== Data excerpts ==
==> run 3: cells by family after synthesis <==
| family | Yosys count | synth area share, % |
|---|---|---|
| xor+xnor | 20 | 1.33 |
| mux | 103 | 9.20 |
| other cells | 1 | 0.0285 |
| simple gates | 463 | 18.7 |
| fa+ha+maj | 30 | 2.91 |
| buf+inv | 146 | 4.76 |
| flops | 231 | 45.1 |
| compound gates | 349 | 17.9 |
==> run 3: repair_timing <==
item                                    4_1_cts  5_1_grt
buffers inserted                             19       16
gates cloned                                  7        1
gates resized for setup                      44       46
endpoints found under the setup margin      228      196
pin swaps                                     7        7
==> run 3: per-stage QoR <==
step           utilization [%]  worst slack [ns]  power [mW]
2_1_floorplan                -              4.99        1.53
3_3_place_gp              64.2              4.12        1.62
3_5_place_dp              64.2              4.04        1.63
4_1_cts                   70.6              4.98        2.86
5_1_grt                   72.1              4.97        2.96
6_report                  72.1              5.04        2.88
Source: an optimization exercise on an open RTL-to-GDS flow (aim: a short achievable clock period and few clock cycles). Production flows keep margins and buffers that such runs may drop. At most, simulation tests tie the RTL to the original design; equivalence was not proved. Power and IR drop assume default switching activity.

==> flow/design.v <==
module minicomp_core (
    input  wire       clk,
    input  wire       rst,           
    output wire [7:0] mem_addr,
    input  wire [7:0] mem_rdata,
    output wire       mem_we,
    output wire [7:0] mem_wdata,
    output wire [7:0] io_port,       
    output wire       io_rd,         
    input  wire [7:0] io_rdata,
    input  wire       io_present,    
    output wire       io_wr,         
    output wire [7:0] io_wdata
);
    reg [7:0] x0, x1, x2, x3;
    reg [7:0] addr_q, ir, ipc, nb, ioaddr, wdata_q;
    reg       m_fetch, m_normal, m_memop, m_jimm;
    reg       we_q, rd_q, wr_q;
    reg [3:0] sb;                    
    reg [7:0] xa, xb;                
    reg e_add, e_shl, e_shr, e_not, e_and, e_or, e_xor, e_alu, e_aluw;
    reg e_clf, e_data, e_ind, e_ina, e_outa, e_jmp, e_jmpr, e_jxxx, e_mem, e_st, e_outd;
    reg mo_ld, mo_st;                
    reg       cy, f_al, f_eq, zen;
    reg [7:0] fres;
    wire [7:0] b = mem_rdata;
    wire [7:0] g0 = xa & xb;
    wire [7:0] p0 = xa ^ xb;
    reg  [8:0] gg, pp;
    reg  [8:0] gn, pn;
    integer k, d;
    always @(*) begin
        gg = {g0, cy};
        pp = {p0, 1'b0};
        for (d = 1; d < 9; d = d * 2) begin
            gn = gg;
            pn = pp;
            for (k = d; k < 9; k = k + 1) begin
                gn[k] = gg[k] | (pp[k] & gg[k - d]);
                pn[k] = pp[k] & pp[k - d];
            end
            gg = gn;
            pp = pn;
        end
    end
    wire [7:0] sum  = p0 ^ gg[7:0];
    wire       sum8 = gg[8];
    wire [7:0] c = ({8{e_add}} & sum)
                 | ({8{e_shl}} & {xa[6:0], cy})
                 | ({8{e_shr}} & {cy, xa[7:1]})
                 | ({8{e_not}} & ~xa)
                 | ({8{e_and}} & g0)
                 | ({8{e_or}}  & (xa | xb))
                 | ({8{e_xor}} & p0);
    wire cout = (e_add & sum8) | (e_shl & xa[7]) | (e_shr & xa[0]);
    wire f_z   = zen & (fres == 8'd0);
    wire taken = |(ir[3:0] & {cy, f_al, f_eq, f_z});
    wire [7:0] a1 = addr_q + 8'd1;
    wire [7:0] a2 = addr_q + 8'd2;
    wire [7:0] i1 = ipc + 8'd1;
    wire [7:0] i2 = ipc + 8'd2;
    wire b_j  = b[7:4] == 4'd5;
    wire nb_j = nb[7:4] == 4'd5;
    wire e_seq  = e_alu | e_clf | e_ind | e_ina | e_outa;
    wire n_seq  = m_normal & (e_seq | (e_jxxx & ~taken));
    wire st_hit = mo_st & (addr_q == ipc);
    wire       load_b  = m_fetch | n_seq;
    wire       load_nb = m_memop & ~st_hit;
    wire       load    = load_b | load_nb;
    wire [7:0] ir_nx   = m_memop ? nb : b;
    wire       w_oth = (m_normal & (e_data | e_ina | (e_ind & io_present))) | (m_memop & mo_ld);
    wire [7:0] od    = e_ind ? io_rdata : e_ina ? ioaddr : b;
    wire [7:0] xd    = e_aluw ? c : od;
    wire [3:0] xw    = sb & {4{e_aluw | w_oth}};
    wire [3:0] na = 4'b0001 << ir_nx[3:2];
    wire [3:0] nbs = 4'b0001 << ir_nx[1:0];
    wire [7:0] xsa = ({8{na[0]}} & x0) | ({8{na[1]}} & x1) | ({8{na[2]}} & x2) | ({8{na[3]}} & x3);
    wire [7:0] xsb = ({8{nbs[0]}} & x0) | ({8{nbs[1]}} & x1) | ({8{nbs[2]}} & x2) | ({8{nbs[3]}} & x3);
    wire       fwa = |(xw & na);
    wire       fwb = |(xw & nbs);
    always @(posedge clk) begin
        if (rst) begin
            x0 <= 8'd0; x1 <= 8'd0; x2 <= 8'd0; x3 <= 8'd0;
            addr_q <= 8'd0;
            ir <= 8'd0;
            ipc <= 8'd0;
            nb <= 8'd0;
            ioaddr <= 8'd0;
            wdata_q <= 8'd0;
            m_fetch <= 1'b1; m_normal <= 1'b0; m_memop <= 1'b0; m_jimm <= 1'b0;
            we_q <= 1'b0; rd_q <= 1'b0; wr_q <= 1'b0;
            sb <= 4'd0; xa <= 8'd0; xb <= 8'd0;
            e_add <= 1'b0; e_shl <= 1'b0; e_shr <= 1'b0; e_not <= 1'b0; e_and <= 1'b0;
            e_or <= 1'b0; e_xor <= 1'b0; e_alu <= 1'b0; e_aluw <= 1'b0;
            e_clf <= 1'b0; e_data <= 1'b0; e_ind <= 1'b0; e_ina <= 1'b0; e_outa <= 1'b0;
            e_jmp <= 1'b0; e_jmpr <= 1'b0; e_jxxx <= 1'b0; e_mem <= 1'b0; e_st <= 1'b0;
            e_outd <= 1'b0;
            mo_ld <= 1'b0; mo_st <= 1'b0;
            cy <= 1'b0; f_al <= 1'b0; f_eq <= 1'b0; zen <= 1'b0; fres <= 8'd0;
        end else begin
            if (xw[0]) x0 <= xd;
            if (xw[1]) x1 <= xd;
            if (xw[2]) x2 <= xd;
            if (xw[3]) x3 <= xd;
            if (e_alu) begin
                cy <= cout; f_al <= xa > xb; f_eq <= xa == xb; fres <= c; zen <= e_aluw;
            end
            if (e_clf) begin
                cy <= 1'b0; f_al <= 1'b0; f_eq <= 1'b0; zen <= 1'b0;
            end
            if (e_outa) ioaddr <= xb;
            if (load) begin
                ir <= ir_nx;
                sb <= nbs;
            end
            xa <= fwa ? xd : xsa;
            xb <= fwb ? xd : xsb;
            if (load_b) ipc <= a1;
            else if (load_nb) ipc <= i1;
            e_alu  <= load & ir_nx[7];
            e_aluw <= load & ir_nx[7] & (ir_nx[6:4] != 3'd7);
            e_add  <= load & (ir_nx[7:4] == 4'd8);
            e_shl  <= load & (ir_nx[7:4] == 4'd9);
            e_shr  <= load & (ir_nx[7:4] == 4'd10);
            e_not  <= load & (ir_nx[7:4] == 4'd11);
            e_and  <= load & (ir_nx[7:4] == 4'd12);
            e_or   <= load & (ir_nx[7:4] == 4'd13);
            e_xor  <= load & (ir_nx[7:4] == 4'd14);
            e_mem  <= load & ((ir_nx[7:5] == 3'd0) | (ir_nx[7:2] == 6'b011110));
            e_st   <= load & (ir_nx[7:4] == 4'd1);
            e_outd <= load & (ir_nx[7:2] == 6'b011110);
            e_data <= load & (ir_nx[7:4] == 4'd2);
            e_jmpr <= load & (ir_nx[7:4] == 4'd3);
            e_jmp  <= load & (ir_nx[7:4] == 4'd4);
            e_jxxx <= load & (ir_nx[7:4] == 4'd5);
            e_clf  <= load & (ir_nx[7:4] == 4'd6);
            e_ind  <= load & (ir_nx[7:2] == 6'b011100);
            e_ina  <= load & (ir_nx[7:2] == 6'b011101);
            e_outa <= load & (ir_nx[7:2] == 6'b011111);
            rd_q   <= load & (ir_nx[7:2] == 6'b011100);
            we_q <= 1'b0;
            wr_q <= 1'b0;
            m_fetch  <= 1'b0;
            m_normal <= load;
            m_memop  <= 1'b0;
            m_jimm   <= 1'b0;
            if (m_fetch) begin
                addr_q <= b_j ? a2 : a1;
            end
            if (m_normal) begin
                if (n_seq) begin
                    addr_q <= b_j ? a2 : a1;
                end else if (e_mem) begin
                    nb <= b;
                    wdata_q <= xb;
                    addr_q <= xa;
                    we_q <= e_st;
                    wr_q <= e_outd;
                    mo_ld <= ~e_st & ~e_outd;
                    mo_st <= e_st;
                    m_memop <= 1'b1;
                end else if (e_jxxx) begin           
                    addr_q <= ipc;
                    m_jimm <= 1'b1;
                end else if (e_data) begin
                    addr_q <= a1;
                    m_fetch <= 1'b1;
                end else if (e_jmp) begin
                    addr_q <= b;
                    m_fetch <= 1'b1;
                end else begin                       
                    addr_q <= xb;
                    m_fetch <= 1'b1;
                end
            end
            if (m_memop) begin
                mo_ld <= 1'b0;
                mo_st <= 1'b0;
                if (st_hit) begin                    
                    addr_q <= ipc;
                    m_fetch <= 1'b1;
                end else begin
                    addr_q <= nb_j ? i2 : i1;
                end
            end
            if (m_jimm) begin
                addr_q <= b;
                m_fetch <= 1'b1;
            end
        end
    end
    assign mem_addr  = addr_q;
    assign mem_we    = we_q;
    assign mem_wdata = wdata_q;
    assign io_port   = ioaddr;
    assign io_rd     = rd_q;
    assign io_wr     = wr_q;
    assign io_wdata  = wdata_q;
endmodule
This design comes from an exercise in tuning for small area on the open sky130 flow, not from production work.
Only simulation tests tie the RTL to the original design; equivalence was not proved.
Power figures rest on the tool's default switching activity, not on a simulated workload.

==> delta: inputs <==
==> flow/design.v (excerpt) <==
module hub75_direct (
    input  wire        clk,
    input  wire        rst,           
    input  wire        op_valid,
    input  wire [1:0]  op_code,       
    input  wire [69:0] cfg_pos,       
    input  wire [5:0]  cfg_width,     
    input  wire [3:0]  cfg_depth,     
    input  wire [5:0]  cfg_map,       
    input  wire [7:0]  cfg_dwell,     
    input  wire        fault_valid,
    input  wire [3:0]  fault_cause,
    input  wire        fb_bank,       
    input  wire        fb_wbusy,      
    output wire        mem_en,
    output wire [11:0] mem_addr,      
    input  wire [47:0] mem_rdata,     
    output wire [31:0] bus_word,
    output wire [31:0] bus_mask,
    output reg         bus_we,
    output wire [1:0]  run_state,
    output wire        cfg_valid,
    output wire        stop_pending,
    output wire        act_bank,
    output reg  [1:0]  err_class,
    output reg  [3:0]  err_cause,
    output reg  [5:0]  err_a,
    output wire [5:0]  err_b
);
    localparam [1:0] OP_CONFIGURE = 2'd0;
    localparam [1:0] OP_START     = 2'd1;
    localparam [1:0] OP_STOP      = 2'd2;
    localparam [1:0] S_IDLE     = 2'd0;
    localparam [1:0] S_RUNNING  = 2'd1;
    localparam [1:0] S_STOPPING = 2'd2;
    localparam [1:0] S_FAULTED  = 2'd3;
  ...
clock: 8.0 ns
lec_check: 0
cap_margin: 20
core_margin: 2
core_utilization: 30
gpl_timing_driven: 0
place_density: 0.5
setup_slack_margin: 0.4
slew_margin: 20
standard.sh (not shown) runs the stock make flow with config.mk's settings and CLKGATE_MAP_FILE= SYNTH_SCRIPT=/design/flow/synth_recipe.tcl, a recipe that flattens the netlist after the stock synthesis.
==> flow/flow/run.sh <==
#!/bin/bash
# Standard synthesis, then an area-oriented re-mapping of the combinational
# logic only (every register cell and its name is kept; several ABC scripts
# are tried and the smallest result is taken), then the standard layout from
# the re-mapped netlist, with plain buf_1 cells as the port buffers.
set -euo pipefail
WORK=$(pwd)
FLOWDIR=$WORK/flow
RES=$WORK/orfs/results/$FLOW_PLATFORM/hub75_direct/base
LIB=$FLOW_HOME/platforms/sky130hd/lib/sky130_fd_sc_hd__tt_025C_1v80.lib
YOSYS=$(command -v yosys || echo $FLOW_HOME/../tools/install/yosys/bin/yosys)

bash standard.sh synth > $WORK/log_synth.txt 2>&1

cp $RES/1_2_yosys.v $WORK/std_netlist.v
DU=$(sed -n '/^export DONT_USE_CELLS/,/^#/p' $FLOW_HOME/platforms/sky130hd/config.mk \
     | grep -o 'sky130_fd_sc_hd__[a-z0-9_]*' | sed 's/^/-dont_use /' | tr '\n' ' ')
BB=$(tr '\n' ' ' < $FLOWDIR/seq_cells.txt)
for n in 1 2; do
cat > $WORK/resynth$n.ys <<EOT
read_liberty -ignore_miss_func $LIB
blackbox $BB
read_verilog $WORK/std_netlist.v
hierarchy -top $FLOW_TOP
flatten
opt_clean
opt -full
abc -script $FLOWDIR/abc$n.abc -liberty $LIB $DU
opt_clean -purge
hilomap -singleton -hicell sky130_fd_sc_hd__conb_1 HI -locell sky130_fd_sc_hd__conb_1 LO
tee -o $WORK/resynth$n.stat stat -liberty $LIB
write_verilog -noattr -nohex -nodec $WORK/resynth$n.v
EOT
( $YOSYS -l $WORK/log_resynth$n.txt -q $WORK/resynth$n.ys > /dev/null 2>&1 || true ) &
done
wait
best=""; bestA=""
for n in 1 2; do
  a=$(grep -o "Chip area for module.*: [0-9.]*" $WORK/resynth$n.stat 2>/dev/null | awk '{print $NF}' || true)
  echo "script $n area ${a:-failed}" >> $WORK/log_pick.txt
  if [[ -n "$a" && -s $WORK/resynth$n.v ]]; then
    if [[ -z "$bestA" ]] || awk "BEGIN{exit !($a < $bestA)}"; then best=$n; bestA=$a; fi
  fi
done
echo "picked $best ($bestA)" >> $WORK/log_pick.txt
if [[ -n "$best" ]]; then
  cp $WORK/resynth$best.v $RES/1_2_yosys.v
  touch $RES/1_2_yosys.v
fi

bash standard.sh BUFFER_PORTS_ARGS="-buffer_cell sky130_fd_sc_hd__buf_1" \
  CTS_ARGS="-sink_clustering_enable -repair_clock_nets -dont_use_dummy_load" \
  finish > $WORK/log_finish.txt 2>&1
Other scripts of this flow, unchanged in this note and not shown: flow/flow/abc1.abc, flow/flow/abc2.abc, flow/flow/seq_cells.txt
==> inputs of sierra, as changes to delta <==
--- a/flow/flow/run.sh
+++ b/flow/flow/run.sh
@@ -51,3 +51,3 @@
 bash standard.sh BUFFER_PORTS_ARGS="-buffer_cell sky130_fd_sc_hd__buf_1" \
-  CTS_ARGS="-sink_clustering_enable -repair_clock_nets -dont_use_dummy_load" \
+  CTS_ARGS="-sink_clustering_enable -repair_clock_nets -dont_use_dummy_load -buf_list {sky130_fd_sc_hd__clkbuf_8 sky130_fd_sc_hd__clkbuf_16}" \
   finish > $WORK/log_finish.txt 2>&1
--- a/flow/config.mk
+++ b/flow/config.mk
@@ -7,3 +7,3 @@
 export LEC_CHECK = 0
-export CAP_MARGIN = 20
+export CAP_MARGIN = 15
 export CORE_MARGIN = 2
@@ -13,2 +13,2 @@
 export SETUP_SLACK_MARGIN = 0.4
-export SLEW_MARGIN = 20
+export SLEW_MARGIN = 15
==> notes <==
- delta went through all stages and came out clean. sierra finished clean.
- Synthesized area is the same in sierra and delta.
- Against sierra, the sequential share of layout area of delta is lower by 0.084 points.
- Clock power is about the same in delta and sierra.
- In sierra the register-to-register slack is lower than in delta, by 0.20 ns.
- Sequential cell count is the same in sierra and delta.
- In combinational power, delta and sierra hardly differ.

==> separate check: timing with driven ports <==
The flow's constraints put no driver on any port. The routed layouts listed below were extracted and timed again, unchanged, in two steps. Step 1: set_driving_cell puts a clkbuf_16 on clk and a buf_2 on each other input, an assumption about the parent block. Step 2 also shifts input and output timing later by t, the mid clock arrival at the registers, as if the neighbouring blocks saw the same clock. Slacks: no drivers / after step 1 / after step 2; pairs: no drivers / after step 1.
run | t, ns | setup WS [ns] | worst setup path at the end | worst data-port slew with drivers (ns)
delta | 0.536 | 0.663 / 0.683 / 0.147 | input to register | 0.13
sierra | 0.530 | 0.367 / 0.396 / -0.133 | input to register | 0.13
Met with ideal ports but missed after step 2: setup timing in sierra. The setup slack of delta, which loses most, moves by +0.020 ns with the drivers and by -0.516 ns with both steps.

== WHAT YOU HAVE TO DO ==
If the word "fres" is on a line above, return that line.

== TASK SOLUTION ==
    reg [7:0] fres;
    wire f_z   = zen & (fres == 8'd0);
            cy <= 1'b0; f_al <= 1'b0; f_eq <= 1'b0; zen <= 1'b0; fres <= 8'd0;
                cy <= cout; f_al <= xa > xb; f_eq <= xa == xb; fres <= c; zen <= e_aluw;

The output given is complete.